Source: an optimization exercise on an open RTL-to-GDS flow (aim: small area, a short achievable clock period and few clock cycles per item). Production flows keep margins and buffers that such runs may drop. At most, simulation tests tie the RTL to the original design; equivalence was not proved. Power and IR drop assume default switching activity.

## the baseline
Design ozec_calc, start of the top module:
module ozec_calc (
    input             clk,
    input             rst_n,
    input             in_valid,
    output            in_ready,
    input      [31:0] cmd,
    input             subst,       
    input             nibmode,     
    input             bus_ready,   
    input      [15:0] d_word,      
    input      [7:0]  d_ofs,       
    input      [7:0]  d_rs,        
    input             d_valid,     
    output reg        done,
    output reg [3:0]  err,
    output reg        seq,
    output     [31:0] res0,
    output     [31:0] res1,
    output reg        wr_en,
    output     [6:0]  wr_addr,
    output            wr_two,
    output     [15:0] wr_data
);
export LEC_CHECK = 0
export ABC_AREA = 1
export CAP_MARGIN = 20
export CORE_MARGIN = 2
export CORE_UTILIZATION = 75
export CTS_CLUSTER_DIAMETER = 90
export CTS_CLUSTER_SIZE = 28
export PLACE_DENSITY = 0.75
export SLEW_MARGIN = 20
create_clock -name core_clock -period 115.0 [get_ports {clk}]
standard.sh (not shown) runs the stock make flow with config.mk's settings and CLKGATE_MAP_FILE= SYNTH_SCRIPT=/design/flow/synth_recipe.tcl, a recipe that flattens the netlist after the stock synthesis.
==> flow/flow/run.sh <==
#!/bin/bash
set -e
export BUFFER_PORTS_ARGS="-buffer_cell sky130_fd_sc_hd__buf_1"
bash standard.sh > standard.log 2>&1
Testbench counts of the baseline, summed over its fixed seeds: cycles 3,904, items 3,200.
This is an optimization exercise on Yosys and OpenROAD, whose aim is small area, a short achievable clock period and few clock cycles, not a production implementation.
In this exercise RTL edits were held to simulation tests only and were not proved equivalent to the original.
Power and IR drop assume default switching activity.

File: flow/flow/run.sh
#!/bin/bash
# The standard layout (standard.sh: ORFS from synthesis to finish), except that each
# port gets the smallest plain buffer, sky130_fd_sc_hd__buf_1, where buffer_ports would
# otherwise pick the delay cell clkdlybuf4s50_1. Every port is still buffered, and the
# timing repair that follows may resize these buffers as it does any other cell.
set -euo pipefail
export BUFFER_PORTS_ARGS="-buffer_cell sky130_fd_sc_hd__buf_1"
bash standard.sh > standard.log 2>&1
File: flow/standard.sh
#!/bin/bash
# synth_recipe.tcl (not shown) runs the flow's synth.tcl, then flattens the netlist and writes it again
# the make line also repeats each setting of config.mk as NAME=value (left out here)
make -C /OpenROAD-flow-scripts/flow DESIGN_CONFIG=/design/flow/config.mk WORK_HOME=/design/flow/orfs CLKGATE_MAP_FILE= SYNTH_SCRIPT=/design/flow/synth_recipe.tcl "${@:-finish}"
File: flow/config.mk
export PLATFORM = sky130hd
export DESIGN_NAME = tcpu_apply
export DESIGN_NICKNAME = tcpu_apply
export VERILOG_FILES = /design/flow/design.v
export SDC_FILE = /design/flow/constraint.sdc
export NUM_CORES = 4
export LEC_CHECK = 0
export CAP_MARGIN = 20
export CORE_MARGIN = 2
export CORE_UTILIZATION = 60
export GPL_ROUTABILITY_DRIVEN = 0
export SETUP_SLACK_MARGIN = 3.5
export SLEW_MARGIN = 20
File: flow/constraint.sdc
create_clock -name core_clock -period 8.0 [get_ports {clk}]
set_input_delay 1.6000 -clock core_clock [delete_from_list [all_inputs] [get_ports {clk}]]
set_output_delay 1.6000 -clock core_clock [all_outputs]
set_load 0.01 [all_outputs]
File: flow/design.v
module tcpu_apply (
    input  wire        clk,
    input  wire        rst,           
    input  wire        start,         
    input  wire [31:0] plen,          
    input  wire [24:0] tlen,          
    output wire        busy,
    output reg         done,          
    output wire [3:0]  result,
    output wire [3:0]  sub,
    output wire [31:0] errinfo,
    output wire [1:0]  pst,
    output reg  [31:0] psc,
    output wire [31:0] applied,
    output wire        src_re,
    output wire [29:0] src_addr,      
    input  wire [31:0] src_rdata,     
    output wire        tgt_we,
    output wire [22:0] tgt_addr,      
    output wire [3:0]  tgt_be,
    output wire [31:0] tgt_wdata
);
    localparam [39:0] PATCH_MAGIC = 40'h5041544348;  
    localparam [23:0] EOF_MARK    = 24'h454F46;      
    localparam [2:0] S_IDLE  = 3'd0,
                     S_HDR   = 3'd1,    
                     S_REC   = 3'd2,    
                     S_RUN   = 3'd3,    
                     S_LIT   = 3'd4,    
                     S_RLE   = 3'd5,    
                     S_SKIP  = 3'd6;    
    localparam [1:0] OC_NONE = 2'd0,    
                     OC_OK   = 2'd1,    
                     OC_CORR = 2'd2,    
                     OC_WF   = 2'd3;    
    reg [2:0]  state;
    reg [1:0]  oc;
    reg [2:0]  subc;
    reg [29:0] apc;           
    reg [31:0] av;            
    reg        q0v;           
    reg [31:0] q0;
    reg [22:0] wa;            
    reg [1:0]  lstart;        
    reg [15:0] nrem;          
    reg        lastr;         
    reg [7:0]  fill;
    reg [3:0]  tmask;         
    reg [1:0]  rot;           
    reg        rwrap;         
    reg        we_r;
    reg [3:0]  be_r;
    reg [22:0] addr_r;
    reg [31:0] wdata_r;
    assign busy    = state != S_IDLE;
    assign result  = {1'b0, oc[1], 1'b0, oc[1] & oc[0]};
    assign sub     = {1'b0, subc};
    assign pst     = {oc == OC_CORR, oc == OC_OK};
    assign applied = {2'd0, apc};
    assign errinfo = (oc == OC_CORR) ? psc :
                     (oc == OC_WF)   ? {7'd0, wa, lstart} : {2'd0, apc};
    wire [31:0] hi    = rwrap ? q0 : src_rdata;
    wire [63:0] win   = {hi, q0} >> {rot, 3'b000};
    wire [7:0]  b0 = win[7:0], b1 = win[15:8], b2 = win[23:16],
                b3 = win[31:24], b4 = win[39:32];
    wire [23:0] f_off  = {b0, b1, b2};
    wire [15:0] f_size = {b3, b4};
    wire [15:0] f_run  = {b0, b1};
    wire        av_hi0  = ~|av[31:17];
    wire        av_hi2  = av_hi0 && ~|av[16:3];
    wire        av0     = av_hi2 && ~|av[2:0];
    wire        av_lt3  = av_hi2 && !av[2] && !(av[1] && av[0]);
    wire        av_lt5  = av_hi2 && !(av[2] && (av[1] || av[0]));
    wire        c6r     = av_hi0 && !av[16] && (av[15:0] < nrem);
    wire        skip   = state == S_SKIP;
    wire [3:0]  lane_ge = 4'b1111 << lstart;
    reg  [3:0]  lane_lt;      
    always @(*) begin
        case ({!lastr || nrem[2], nrem[1:0]})
            3'b000: lane_lt = 4'b0000;
            3'b001: lane_lt = 4'b0001 << lstart;
            3'b010: lane_lt = 4'b0011 << lstart;
            3'b011: lane_lt = 4'b0111 << lstart;
            default: lane_lt = 4'b1111;
        endcase
    end
    wire [3:0]  inrange = lane_ge & lane_lt;
    wire [3:0]  badl    = inrange & ~tmask;
    wire        wfail   = |badl;
    wire [1:0]  fail_lane = badl[0] ? 2'd0 : badl[1] ? 2'd1 : badl[2] ? 2'd2 : 2'd3;
    wire [2:0]  room  = skip ? 3'd4 : 3'd4 - {1'b0, lstart};
    wire        last  = lastr;
    wire [2:0]  k     = last ? nrem[2:0] : room;
    wire [3:0]  room4 = {1'b0, room} + 4'd4;
    wire        last_nx = (nrem[15:4] == 12'd0) && (nrem[3:0] <= room4);
    wire        lpop  = ({1'b0, psc[1:0]} + k) >= 3'd4;
    wire        lit_go = (state == S_LIT) && q0v && !c6r;
    wire        rle_go = (state == S_RLE);
    wire [22:0] wa_nx  = (state == S_REC) ? {1'b0, f_off[23:2]} : wa + 23'd1;
    wire [22:0] tw     = tlen[24:2];
    reg  [3:0]  tmask_nx;
    always @(*) begin
        if (wa_nx < tw)
            tmask_nx = 4'b1111;
        else if (wa_nx == tw)
            tmask_nx = (4'b0001 << tlen[1:0]) - 4'd1;
        else
            tmask_nx = 4'b0000;
    end
    reg [2:0] inc;
    always @(*) begin
        inc = 3'd0;
        case (state)
            S_HDR:  if (q0v && !av_lt5) inc = 3'd5;
            S_REC:  if (q0v && !av_lt3) inc = av_lt5 ? 3'd3 : 3'd5;
            S_RUN:  if (q0v && !av_lt3) inc = 3'd3;
            S_LIT:  if (q0v && !c6r) inc = k;
            S_SKIP: inc = k;
            default: inc = 3'd0;
        endcase
    end
    wire [1:0]  p5     = psc[1:0] + 2'd1;      
    wire [28:0] pinc   = psc[31:3] + 29'd1;
    wire [3:0]  plo    = {1'b0, psc[2:0]} + {1'b0, inc};
    wire [3:0]  p3lo   = {1'b0, psc[2:0]} + 4'd3;
    wire        eofx   = (state == S_REC) && q0v && !av_lt3 && (f_off == EOF_MARK);
    wire [3:0]  pnlo   = eofx ? p3lo : plo;
    wire [31:0] psc_nx = {pnlo[3] ? pinc : psc[31:3], pnlo[2:0]};
    wire [28:0] adec   = av[31:3] - 29'd1;
    reg [2:0] ainc;
    always @(*) begin
        ainc = 3'd0;
        case (state)
            S_HDR:  if (q0v) ainc = 3'd5;
            S_REC:  if (q0v) ainc = 3'd5;
            S_RUN:  if (q0v) ainc = 3'd3;
            S_LIT:  if (q0v) ainc = k;
            S_SKIP: ainc = k;
            default: ainc = 3'd0;
        endcase
    end
    wire [3:0]  alo    = {1'b0, av[2:0]} - {1'b0, ainc};
    wire [31:0] av_nx  = {alo[3] ? adec : av[31:3], alo[2:0]};
    reg [1:0] pop;
    always @(*) begin
        case (state)
            S_HDR:   pop = 2'd1;
            S_REC:   pop = (psc[1:0] == 2'd3) ? 2'd2 : 2'd1;
            S_RUN:   pop = (psc[1:0] != 2'd0) ? 2'd1 : 2'd0;
            S_LIT:   pop = lpop ? 2'd1 : 2'd0;
            default: pop = 2'd0;
        endcase
        if (!q0v) pop = 2'd0;
    end
    assign src_re    = !busy || !q0v || (pop != 2'd0);
    assign src_addr  = !busy ? 30'd0 :
                       {(q0v || psc[2]) ? pinc : psc[31:3], ~(q0v ^ psc[2])};
    wire [3:0]  be_c     = (lit_go || rle_go) ? (inrange & tmask) : 4'b0000;
    assign tgt_addr  = addr_r;
    assign tgt_be    = be_r;
    assign tgt_we    = we_r;
    assign tgt_wdata = wdata_r;
    always @(posedge clk) begin
        if (rst) begin
            we_r <= 1'b0;
            be_r <= 4'b0000;
        end else begin
            we_r <= |be_c;
            be_r <= be_c;
        end
        addr_r  <= wa;
        wdata_r <= rle_go ? {4{fill}} : win[31:0];
    end
    task finish;
        input [1:0] c;
        input [2:0] s;
        begin
            oc    <= c;
            subc  <= s;
            done  <= 1'b1;
            state <= S_IDLE;
        end
    endtask
    always @(posedge clk) begin
        if (rst) begin
            state <= S_IDLE;
            done  <= 1'b0;
            oc    <= OC_NONE;
            subc  <= 3'd0;
            psc   <= 32'd0;
            apc   <= 30'd0;
            q0v   <= 1'b0;
        end else begin
            done <= 1'b0;
            psc  <= psc_nx;
            av   <= av_nx;
            if (!(state == S_LIT && !q0v)) begin
                rot   <= plo[1:0];
                rwrap <= 1'b0;
            end
            if (busy) begin
                if (!q0v) begin
                    q0  <= src_rdata;
                    q0v <= 1'b1;
                end else if (pop == 2'd1) begin
                    q0  <= src_rdata;
                end else if (pop == 2'd2) begin
                    q0v <= 1'b0;
                end
            end
            case (state)
            S_IDLE: begin
                if (start) begin
                    psc    <= 32'd0;
                    av     <= plen;
                    apc    <= 30'd0;
                    q0v    <= 1'b0;
                    lstart <= 2'd0;
                    rot    <= 2'd0;
                    rwrap  <= 1'b0;
                    state  <= S_HDR;
                end
            end
            S_HDR: if (q0v) begin
                if (av_lt5)
                    finish(OC_CORR, 3'd1);
                else if ({b0, b1, b2, b3, b4} != PATCH_MAGIC)
                    finish(OC_CORR, 3'd2);
                else
                    state <= S_REC;
            end
            S_REC: if (q0v) begin
                wa     <= wa_nx;
                tmask  <= tmask_nx;
                lstart <= f_off[1:0];
                nrem   <= f_size;
                lastr  <= {14'd0, f_size} <= 16'd4 - {14'd0, f_off[1:0]};
                if (av0)
                    finish(OC_OK, 3'd1);
                else if (av_lt3)
                    finish(OC_CORR, 3'd3);
                else if (f_off == EOF_MARK)
                    finish(OC_OK, 3'd0);
                else if (av_lt5)
                    finish(OC_CORR, 3'd4);
                else if (f_size == 16'd0)
                    state <= S_RUN;
                else
                    state <= S_LIT;    
                if (f_size != 16'd0) begin
                    rot   <= p5 - f_off[1:0];
                    rwrap <= p5 < f_off[1:0];
                end
            end
            S_RUN: if (q0v) begin
                nrem <= f_run;
                lastr <= {14'd0, f_run} <= 16'd4 - {14'd0, lstart};
                fill <= b2;
                if (av_lt3)
                    finish(OC_CORR, 3'd5);
                else
                    state <= S_RLE;
            end
            S_LIT, S_RLE: if (state == S_LIT && c6r) begin
                finish(OC_CORR, 3'd6);
            end else if (state == S_RLE || q0v) begin
                nrem  <= nrem - {13'd0, k};
                lastr <= last_nx;
                if (wfail) begin
                    lstart <= fail_lane;
                    state  <= S_SKIP;
                    if (!(state == S_LIT && !last)) begin
                        nrem  <= 16'd0;
                        lastr <= 1'b1;
                    end
                end else begin
                    wa     <= wa_nx;
                    tmask  <= tmask_nx;
                    lstart <= 2'd0;
                    if (last) begin
                        apc   <= apc + 30'd1;
                        state <= S_REC;
                    end
                end
            end
            S_SKIP: begin
                nrem  <= nrem - {13'd0, k};
                lastr <= last_nx;
                if (last)
                    finish(OC_WF, 3'd0);
            end
            default: state <= S_IDLE;
            endcase
        end
    end
endmodule
==> flow_metrics.env, run 1 <==
export IMPL_status="no timing/DRC/antenna violations"
export IMPL_drt_initial_drc_count=1860
export IMPL_area_growth_pct=15.88
export IMPL_cpLargestDelayFamily="simple AND/OR/NAND/NOR gates"
export IMPL_syn_area_um2=16460
export IMPL_final_max_slew_violation_count=0
export IMPL_period_minus_slack_ns=4.409
export IMPL_path_clk_slew_ns=0.06
export IMPL_reg2reg_depth=14
export IMPL_yosysSeqAreaShare=0.3812
export IMPL_pre_cts_slack_ns=2.938
export IMPL_finalSetupViolations=0
export IMPL_syn_area_per_cell_um2=8.692
export IMPL_cts_inserted_buffers=28
export IMPL_synthFlopType="dfxtp_1"
export IMPL_cpPeakStageDelay_ns=0.43
export IMPL_drive_above_1_share=0.09506
export IMPL_synth_top_area_frac=0.2207
export IMPL_cts_tree="built"
export IMPL_yosys_warnings=1
export IMPL_nFillCells=2198
export IMPL_r2r_end="psc[30]"
export IMPL_grt_pass1_wl_um=77000
export IMPL_dieWidth_um=169.6
export IMPL_switching_share=0.4216
export IMPL_clock_power_share=0.223
export IMPL_fin_ws_ns=3.591
export IMPL_synth_largest_area_cell="edfxtp_1"
export IMPL_first_pass_iters=6
export IMPL_stdcell_area_um2=19080
export IMPL_netSwitchingPower_w=0.002536
export IMPL_rows=60
export IMPL_antenna_cells=0
export IMPL_ys_types=77
export IMPL_power_density_nw_per_um2=315.3
export IMPL_grt_max_degree=61
export IMPL_netlist_instances=1894
export IMPL_dp_cells=2431
export IMPL_coreArea_um2=26950
export IMPL_instances_no_fill=2508
export IMPL_cts_sinks=253
export IMPL_synth_area_leaders="edfxtp_1 22%, dfxtp_1 16%, ha_1 5.4%"
export IMPL_die_h_um=169.6
export IMPL_combinationalPowerShare=0.437
export IMPL_routed_wl_um=51650
export IMPL_crit_fanout=9
export IMPL_io_pins=291
export IMPL_path_buf_inv=1
export IMPL_placed_area_um2=17710
export IMPL_multi_input_area_um2=9542
export IMPL_pwr_share_seq=0.339
export IMPL_fmax_mhz=226.8
export IMPL_endpoint_kind="primary output"
export IMPL_finClkSkew_ns=0.01616
export IMPL_nNetsFinal=2312
export IMPL_tightest_slew_ns=1.006
export IMPL_dp_final_hpwl_um=37440
export IMPL_crit_type="register to primary output"
export IMPL_die_area_um2=28780
export IMPL_final_hold_viol_count=0
export IMPL_p_int_w=0.003479
export IMPL_start_util=0.6108
export IMPL_synth_edf_count=121
export IMPL_p_leak_nw=6.786
export IMPL_layout_commonest_cell="buf_1"
export IMPL_drc=0
export IMPL_register_area_um2=6305
export IMPL_critPathArrivalTime_ns=2.81
export IMPL_maxCapViolations=0
export IMPL_wire_per_inst_um=20.60
export IMPL_hold_start="wa[6]"
export IMPL_worstHoldPathCells=0
export IMPL_hold_end="addr_r[6]"
export IMPL_async_reset_ff_frac=0
export IMPL_antenna_found_initial=2
export IMPL_reg2reg_slack_ns=3.68
export IMPL_io_buffers=285
export IMPL_root_buffer="clkbuf_16"
export IMPL_cp_required_ns=6.40
export IMPL_finalCritPeriodShare=0.5512
export IMPL_grt_usage=0.3411
export IMPL_relSlewSlack=0.3275
export IMPL_viasPerCell=6.271
export IMPL_crit_chain="and4_1 -> and3_2 -> and2_1 -> nand4_1 -> nor4_2 -> nand3_1 -> xor2_1 -> nor2_1 -> buf_1"
export IMPL_clock_latency_ns=0.56
export IMPL_clockBufferDepth=3
export IMPL_synth_seq_cells=253
export IMPL_startpoint_type="register"
export IMPL_postRouteAntennaNets=0
export IMPL_grt_pass1_vias=14220
export IMPL_fin_util=0.7078
export IMPL_slowest_stage="dfxtp_2"
export IMPL_cts_max_level=1
export IMPL_rsz0062_at_grt="yes"
export IMPL_grt_overflow_total=0
export IMPL_vias=15730
export IMPL_tns_ns=0
export IMPL_r2r_start="av[27]"
export IMPL_layout_common_cells="283 x buf_1, 202 x nand2_1, 198 x nor2_1"
export IMPL_ir_worst_vdd_mv=0.2462
export IMPL_holdCritPathClass="register to register"
[worst register-to-register path: cells and delay by family, from the launching register on]
kind,cells,cell delay [ns]
adder cells (fa/ha/maj),1,0.33
multiplexers,1,0.37
AO/OA/AOI/OAI,5,0.75
AND/OR/NAND/NOR,7,2.35
flip-flops,1,0.44
[sequential cells by signal, indices dropped and copies added (netlist names), 2 cells and up]
register	count
av	32
psc	32
q0	32
wdata_r	32
apc	30
addr_r	23
wa	23
nrem	16
fill	8
be_r	4
tmask	4
state	3
subc	3
lstart	2
oc	2
rot	2
[power groups by stage]
stage / Combinational [W] / Sequential (W) / Clock (W)
after floorplan: 0.00175 / 0.00198 / 0
after global placement: 0.00243 / 0.00206 / 0
after detailed placement: 0.00249 / 0.00207 / 0
after CTS: 0.00254 / 0.00204 / 0.00136
after global routing: 0.00288 / 0.00207 / 0.00141
final: 0.00263 / 0.00204 / 0.00134
[per-layer routing]
layer,vias to the layer above,share of wire,track usage
li1,7355,-,-
met1,7449,0.40,0.4324
met2,779,0.47,0.5666
met3,141,0.086,0.06297
met4,4,0.049,0.1598
met5,-,0.00052,0
[logic make-up after synthesis]
group / Yosys count / synth area share
adder cells (fa/ha/maj): 75 / 0.05883
other: 1 / 0.0002278
buffers and inverters: 219 / 0.05343
multiplexers: 104 / 0.08102
AO/OA/AOI/OAI: 433 / 0.1622
XOR/XNOR: 111 / 0.05906
AND/OR/NAND/NOR: 698 / 0.2040
flip-flops: 253 / 0.3812
[cell type report]
class | instances | share of cell area
flip-flops and latches | 253 | 0.3305
clock inverters | 13 | 0.005772
inverters | 106 | 0.02092
multi-input cells | 1429 | 0.5002
clock buffers | 39 | 0.04545
well taps | 341 | 0.02237
repair buffers | 327 | 0.07477
[Yosys cell counts (6+ instances only)]
library cell	count
nor4_1	26
mux2i_1	71
a2111oi_0	20
mux2_2	10
or3_1	38
nand2b_1	17
a21o_1	20
o31ai_1	16
nand4_1	31
dfxtp_1	132
buf_2	13
nor2b_1	13
a211oi_1	11
ha_1	71
buf_1	7
o21a_1	12
o21ai_0	129
buf_4	9
nand3_1	53
mux4_2	22
nand4b_1	6
and3_1	13
o211ai_1	17
xor2_1	34
or2_2	14
clkbuf_1	83
and4_1	6
o221ai_1	12
inv_1	103
and2_1	10
nor2_1	203
xnor2_1	77
or4_1	21
nand2_1	205
edfxtp_1	121
nor3_1	27
a21oi_1	133
a31oi_1	14
[metrics by stage]
step                      hold WS, ns  total power [W]
after global placement         0.4560         0.004495
after detailed placement       0.4565         0.004562
after global routing           0.4928         0.006361
final                          0.4792         0.006015
after floorplan                0.3894         0.003726
after CTS                      0.4730         0.005936
[how the worst max path moves through the flow]
| stage | startpoint | endpoint | slack (ns) | depth (start not counted) |
|---|---|---|---|---|
| 2_1_floorplan | src_rdata[0] | psc[28] | 3.52 | 12 |
| 3_3_place_gp | src_rdata[0] | psc[28] | 2.98 | 12 |
| 3_5_place_dp | src_rdata[0] | psc[30] | 2.94 | 12 |
| 4_1_cts | state[0] | src_re | 3.45 | 13 |
| 5_1_grt | state[1] | av[30] | 3.42 | 14 |
| 6_report | psc[14] | src_addr[26] | 3.59 | 9 |
[repair_timing]
item	in CTS	in global routing
resized for setup	25	31
hold buffers	0	0
gates cloned	0	3
hold endpoints to repair	0	0
pin swaps	1	8
setup endpoints to repair	50	46
setup buffers	5	17
Testbench counts, summed over its fixed seeds: cycles 37,175.
==> run 2: changes to the inputs <==
--- a/flow/config.mk
+++ b/flow/config.mk
@@ -9,4 +9,3 @@
 export CORE_MARGIN = 2
-export CORE_UTILIZATION = 60
-export GPL_ROUTABILITY_DRIVEN = 0
+export CORE_UTILIZATION = 70
 export SETUP_SLACK_MARGIN = 3.5
==> run 2 against run 1 <==
Clock-buffer cell count increased by 5. Register-to-register slack got worse by 0.05 ns. Power increased by 0.39%. Sequential power about the same. Setup slack got worse by 0.038 ns. Critical path depth unchanged. Maximum frequency decreased by 0.86%.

※ ※ ※

§ **Work request**
In the listing above, transcribe exactly everything from the line containing "output wire [29:0]" down to the line containing "localparam [23:0] EOF_MARK", including both and nothing more.

§ **Result**
    output wire [29:0] src_addr,      
    input  wire [31:0] src_rdata,     
    output wire        tgt_we,
    output wire [22:0] tgt_addr,      
    output wire [3:0]  tgt_be,
    output wire [31:0] tgt_wdata
);
    localparam [39:0] PATCH_MAGIC = 40'h5041544348;  
    localparam [23:0] EOF_MARK    = 24'h454F46;      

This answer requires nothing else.